The Walk taught me a way of looking at the Bible that supported Brother Stevens’s claim to be an apostle, which supported the authority structure of the group. If someone from the group said, "Do you find any New Testament prophets in the church today?" I would respond, "Well, I can't really think of any." The Lutheran Church didn't talk about that, and neither did the Methodists. And the people around the corner or down the street couldn't tell me. But Walk leaders could say, "Well, look, who Agabus was. What do you know about Agabus?” I didn't know about Agabus, who was a New Testament prophet. And while The Walk still didn't clarify the apostle qualification issue, I was nevertheless shown passage after passage after passage in the New Testament in a selective context that gave me the impression that the Restoration of Apostles was part of the restoring of the church.

Another issue in my indoctrination was the amount of material I was subjected to during most of my (approximately) two-year group experience. Five-hour services, Living Word tapes, booklets, manuals, literature - I was completely immersed in the materials of John Robert Stevens to the extent that I did not have the time to digest it, let alone think critically about what was going on. I remember that in some of those long, sensory-bombardment-oriented services we went to, I would become lightheaded.
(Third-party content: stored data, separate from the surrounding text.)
File: config.mk
export PLATFORM = sky130hd
export DESIGN_NAME = tag_release_buffer
export DESIGN_NICKNAME = d
export VERILOG_FILES = /design/src/rtl/tag_release_buffer_pkg.sv /design/src/rtl/tag_release_buffer_lane_compact.sv /design/src/rtl/tag_release_buffer.sv
export SDC_FILE = /design/constraint.sdc
export NUM_CORES = 1
export LEC_CHECK = 0
export CAP_MARGIN = 20
export CELL_PAD_IN_SITES_DETAIL_PLACEMENT = 1
export CELL_PAD_IN_SITES_GLOBAL_PLACEMENT = 2
export CORE_UTILIZATION = 30
export DETAILED_ROUTE_END_ITERATION = 12
export PLACE_DENSITY = 0.64
export SKIP_CTS_REPAIR_TIMING = 1
export SYNTH_ARGS = -nofsm -noshare
export SYNTH_HDL_FRONTEND = slang
export SYNTH_SLANG_ARGS = --single-unit
export TNS_END_PERCENT = 1
File: constraint.sdc
create_clock -name clk -period 5.55 [get_ports clk]
set_input_delay 0.555 -clock clk [delete_from_list [all_inputs] [get_ports clk]]
set_output_delay 0.555 -clock clk [all_outputs]
set_load 0.01 [all_outputs]
File: src/rtl/tag_release_buffer_pkg.sv
// Shared types and sizing helpers for the tag release buffer slice.
package tag_pkg;

  localparam int unsigned DEPTH  = 16;
  localparam int unsigned QDEPTH = 16;

  // Width of a scalar tag able to name every one of 'depth' tags.
  function automatic int unsigned tag_width(input int unsigned depth);
    return (depth > 1) ? $clog2(depth) : 1;
  endfunction

  localparam int unsigned TAG_W  = tag_width(DEPTH);
  localparam int unsigned QPTR_W = $clog2(QDEPTH);

  typedef logic [TAG_W-1:0]  tag_t;
  typedef logic [QPTR_W-1:0] qptr_t;

endpackage

File: src/rtl/tag_release_buffer_lane_compact.sv
// Lane compactor: packs the data of active (low) strobes toward lane 0 in lane
// order, and reports each lane's prefix-sum offset and the active-lane count.
module lane_compact #(
  parameter  int unsigned N  = 4,
  parameter  int unsigned W  = 4,
  localparam int unsigned CW = $clog2(N + 1)
) (
  input  logic [N-1:0]         strb_n,
  input  logic [N-1:0][W-1:0]  data_i,
  output logic [N-1:0][CW-1:0] offs_o,
  output logic [N-1:0][W-1:0]  comp_o,
  output logic [CW-1:0]        cnt_o
);

  logic [CW-1:0] acc;

  // Running prefix count; each active lane lands in the slot equal to its offset.
  always_comb begin
    acc    = '0;
    offs_o = '0;
    comp_o = '0;
    for (int unsigned i = 0; i < N; i++) begin
      offs_o[i] = acc;
      if (!strb_n[i]) begin
        for (int unsigned j = 0; j < N; j++) begin
          if (acc == CW'(j)) comp_o[j] = data_i[i];
        end
        acc = acc + CW'(1);
      end
    end
    cnt_o = acc;
  end

endmodule

File: src/rtl/tag_release_buffer.sv
// Tag release buffer: elastic circular queue between the commit release lanes
// and the free-list write ports. Holds released tags while the free list is
// busy and drains up to WRITE tags per non-busy cycle in arrival order.
// Optional same-cycle bypass when empty: define TAG_RELEASE_BYPASS_EN.
module tag_release_buffer
  import tag_pkg::*;
#(
  parameter  int unsigned DEPTH  = 16,
  parameter  int unsigned IN     = 4,
  parameter  int unsigned WRITE  = 4,
  parameter  int unsigned QDEPTH = 16,
  localparam int unsigned TAG    = tag_width(DEPTH),
  localparam int unsigned PW     = $clog2(QDEPTH),
  localparam int unsigned CW     = PW + 1,
  localparam int unsigned NW     = $clog2(IN + 1)
) (
  input  logic                      clk,
  input  logic                      reset_,
  input  logic                      flush_,
  input  logic [IN-1:0]             rel_,
  input  logic [IN-1:0][TAG-1:0]    rel_tag,
  output logic                      ready,
  input  logic                      fl_busy,
  output logic [WRITE-1:0]          fl_we_,
  output logic [WRITE-1:0][TAG-1:0] fl_wd,
  output logic [CW-1:0]             count,
  output logic                      empty,
  output logic                      ovf
);

  logic [TAG-1:0]          mem_q [QDEPTH];
  logic [PW-1:0]           head_q, head_d, tail_q, tail_d;
  logic [CW-1:0]           count_q, count_d;
  logic                    ovf_q, ovf_d;
  logic [CW-1:0]           nv, nd, nb, nenq;
  logic                    ready_c, enq_ok, byp;
  logic [IN-1:0][NW-1:0]   offs;
  logic [IN-1:0][TAG-1:0]  comp;
  logic [NW-1:0]           pop;

  lane_compact #(
    .N (IN),
    .W (TAG)
  ) u_rel_compact (
    .strb_n (rel_),
    .data_i (rel_tag),
    .offs_o (offs),
    .comp_o (comp),
    .cnt_o  (pop)
  );

  assign nv      = CW'(pop);
  assign ready_c = (CW'(QDEPTH) - count_q) >= CW'(IN);
  assign enq_ok  = flush_ && ready_c;
  assign nd      = (flush_ && !fl_busy)
                 ? ((count_q < CW'(WRITE)) ? count_q : CW'(WRITE)) : '0;

`ifdef TAG_RELEASE_BYPASS_EN
  assign byp = reset_ && flush_ && !fl_busy && (count_q == '0) && ready_c;
`else
  logic unused_comp;
  assign byp         = 1'b0;
  assign unused_comp = ^comp;
`endif

  // Tags taken by the bypass path are not written into storage.
  assign nb   = byp ? ((nv < CW'(WRITE)) ? nv : CW'(WRITE)) : '0;
  assign nenq = enq_ok ? (nv - nb) : '0;

  assign ready = ready_c;
  assign count = count_q;
  assign empty = (count_q == '0);
  assign ovf   = ovf_q;

  // Free-list write lanes: queued tags from head first, else bypassed releases.
  always_comb begin
    fl_we_ = '1;
    fl_wd  = '0;
    for (int unsigned w = 0; w < WRITE; w++) begin
      if (CW'(w) < nd) begin
        fl_we_[w] = 1'b0;
        fl_wd[w]  = mem_q[head_q + PW'(w)];
      end
`ifdef TAG_RELEASE_BYPASS_EN
      else if ((w < IN) && (CW'(w) < nb)) begin
        fl_we_[w] = 1'b0;
        fl_wd[w]  = comp[w];
      end
`endif
    end
  end

  // Pointer/count/overflow next state; flush wins over everything else.
  // A dropped (overflowing) release still lets the dequeue proceed, since the
  // free list has already consumed the tags presented on its write lanes.
  always_comb begin
    head_d  = head_q;
    tail_d  = tail_q;
    count_d = count_q;
    ovf_d   = ovf_q;
    if (!flush_) begin
      head_d  = '0;
      tail_d  = '0;
      count_d = '0;
      ovf_d   = 1'b0;
    end else begin
      head_d  = head_q + PW'(nd);
      tail_d  = tail_q + PW'(nenq);
      count_d = count_q + nenq - nd;
      if (!ready_c && (nv != '0)) ovf_d = 1'b1;
    end
  end

  // Control registers with asynchronous active-low reset.
  always_ff @(posedge clk or negedge reset_) begin
    if (!reset_) begin
      head_q  <= '0;
      tail_q  <= '0;
      count_q <= '0;
      ovf_q   <= 1'b0;
    end else begin
      head_q  <= head_d;
      tail_q  <= tail_d;
      count_q <= count_d;
      ovf_q   <= ovf_d;
    end
  end

  // Storage write: each active lane scatters to tail plus its compacted offset.
  always_ff @(posedge clk) begin
    for (int unsigned i = 0; i < IN; i++) begin
      if (enq_ok && !rel_[i] && (CW'(offs[i]) >= nb)) begin
        mem_q[tail_q + PW'(CW'(offs[i]) - nb)] <= rel_tag[i];
      end
    end
  end

endmodule

==> impl_metrics.ini, run 1 <==
[worst_setup_path]
cp_common_cell = mux4_2
endpoint_kind = output port
cp_data_arrival_time_ns = 3.78
cpLargestDelayFamily = multiplexers
startpoint_type = register
path_class = reg -> out
path_cells = buf_4 > ha_1 > xor2_2 > mux4_2 > mux4_2 > and2_1 > clkdlybuf4s50_1
worst-path-buf-inv = 2
required_ns = 4.99
critPathMaxFanout = 28
r2r_slack_ns = 1.92
max_stage_delay_ns = 0.83
cp_slowest_cell = xor2_2

[yosys]
yosysSeqAreaShare_pct = 25.5
synth.largest_area_cell = edfxtp_1
yosysMostFrequentCell = edfxtp_1
ys_ff_latch = 78
synthTopCellsByArea = edfxtp_1, mux4_2, a221oi_1, dfrtp_1, o2bb2ai_1
ys_warn_count = 0
synth_top_area_share_pct = 21.6
synth_area_um2 = 8900
synthTopCellsByCount = edfxtp_1, mux4_2, a221oi_1
synth_edf_count = 64
synth.avg_cell_area_um2 = 10.4
synthFlopType = edfxtp_1
syn-num-nets = 908
synth_cells = 852
synth.distinct_cells = 78
async_flop_share_pct = 17.9

[floorplanning]
die_w_um = 174
die_h_um = 174
num_io_pins = 52
die-area_um2 = 30400
start_util_pct = 30.8
num_rows = 62
core-area_um2 = 28900

[place]
io_buffers = 51
place_congestion = 0.881
dp.cells = 1230
place_area_um2 = 9650
hpwl_um = 28100

[clock_tree]
clockRootBuffer = clkbuf_16
numCtsBuffers = 9
cts.htree.levels = 3
cts_tree = done
path_clk_slew_ns = 0.06
clock_latency_ns = 0.33
cts_max_path_buffers = 2
clock_sinks = 78

[sta]
tns_ns = 0
drv_slew = 0
slew-limit-headroom_pct = 28.8
setup_viol = 0
hold_viol_final = 0
hold_ws_ns = 0.533
max_slew.worst_pin.slew_ns = 1.07
rsz0062_at_grt = no
finClkSkew_ns = 0.00834
fmax_ghz = 0.231
finalCritPeriodShare_pct = 78.1
finalCriticalPeriod_ns = 4.33

[drt]
wl_met3_um = 2200
top_layer = met4
via_per_inst = 6.38
vias = 7959
drt_wl_total_um = 36300
drc = 0
drt_iter0_markers = 752
wl_per_cell_um = 29.1
ant_nets = 0
dr.pass1.iters = 5
wl_met2_um = 16700
met1_length_um = 16600

[grt]
grt_pass1_wl_um = 54200
antenna_found_initial = 0
track_usage_pct = 24.2
grt_pass1_vias = 7763
grt.overflow.total = 0
grt_start_max_net_pins = 65

[power_and_ir_drop]
ir_worst_vdd_uv = 355
leakage_nw = 3.30
powerDensity_nw_per_um2 = 360

[hold_path]
min-delay-path-class = reg -> reg

[layout]
nets = 914
diodes = 0
finalNonFillerCells = 1247
areaGrowthSynthToFinish_pct = 12.0
drive_gt1_share_pct = 18.2
post-route-util_pct = 34.5
fin_area_um2 = 9970

[run]
cap_violations = 0

[outcome]
status = finished, final reports clean
==> registers in the layout, summed over array words and instances, names as in the netlist <==
register	flops
count	5
mem_q	64
ovf	1
tail_q	4
head_q	4
==> cell families after synthesis <==
logic type	share of synthesized area (%)
xor+xnor	2.15
simple gates	15.7
buf+inv	5.78
flops	25.5
compound gates	27.0
mux	18.8
fa+ha+maj	5.09
==> power breakdown <==
group,internal [mW],switching [mW]
Combinational,0.814,1.27
Sequential,0.774,0.149
Clock,0.348,0.231
Total,1.94,1.65
==> through the flow <==
step                      total power [mW]  setup slack [ns]
after floorplan                       2.39              2.20
after global placement                2.99              1.07
after detailed placement              3.01              1.06
after CTS                             3.59              1.19
after global routing                  3.80              1.04
final                                 3.59              1.22
==> worst paths after layout <==
kind                           start         to  cells past startpoint
hold reg to reg                  ovf        ovf                      2
setup reg to reg            count[2]   count[4]                     12
min in group asynchronous     reset_   count[0]                      1
hold / removal                   ovf        ovf                      2
setup / recovery           head_q[1]   fl_wd[4]                      7
max in group asynchronous     reset_  head_q[0]                      1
When I look back now, I conclude that I experienced trance states. I was also exposed to much suggestibility, group dynamics, and reinforcement from those around me, and a repetitive, unified message that The Walk was my authority. In subtle ways, these processes worked together to ensure compliance. One little manipulation, for example, was to be asked, "Do you have a revelation that this is Jesus speaking to you?" The implication here was that if it (some directive from the leaders) was not a revelation to me, God was not talking to me. The guilt thereby elicited made one feel very insecure.

Thus, noncompliance was evidence of a lack of submission, an independent spirit, or rebelliousness. Because I was told that John Robert Stevens's experience was comparable to that of the Apostle Paul, I considered noncompliance to him to be noncompliance to God. I was hoodwinked. I didn’t know enough Greek and Hebrew to distinguish the English terms they were using from the original meaning of those terms in the Greek. “Appearance,” for example, is different from “vision.” Not knowing such distinctions of language made me susceptible to the false premises of the group, such as the notion that Stevens was just like Paul.

The belief that these leaders were oracles of God, and that Stevens himself was the first fruit of the resurrection, had a very powerful mediating influence on members, because they naturally saw the leader as the pipeline to God. The leader was exalted beyond all others. The group would fast for Stevens, for example, for something like two weeks, so he could break through in the spirit realm. Such a level of sacrifice is a very important human element in this kind of situation. The levels of sacrifice that people are willing to make and the perceived benefits that are supposed to come from the sacrifice create a situation of cognitive dissonance that plays an important role in cultic dynamics.

Thus, the issue of authority is foundational and fundamental to a cult structure. The key issue is not only that the mediation is through a human agency, but that there isn’t a higher alternative. The human leader is viewed as having the authority of God.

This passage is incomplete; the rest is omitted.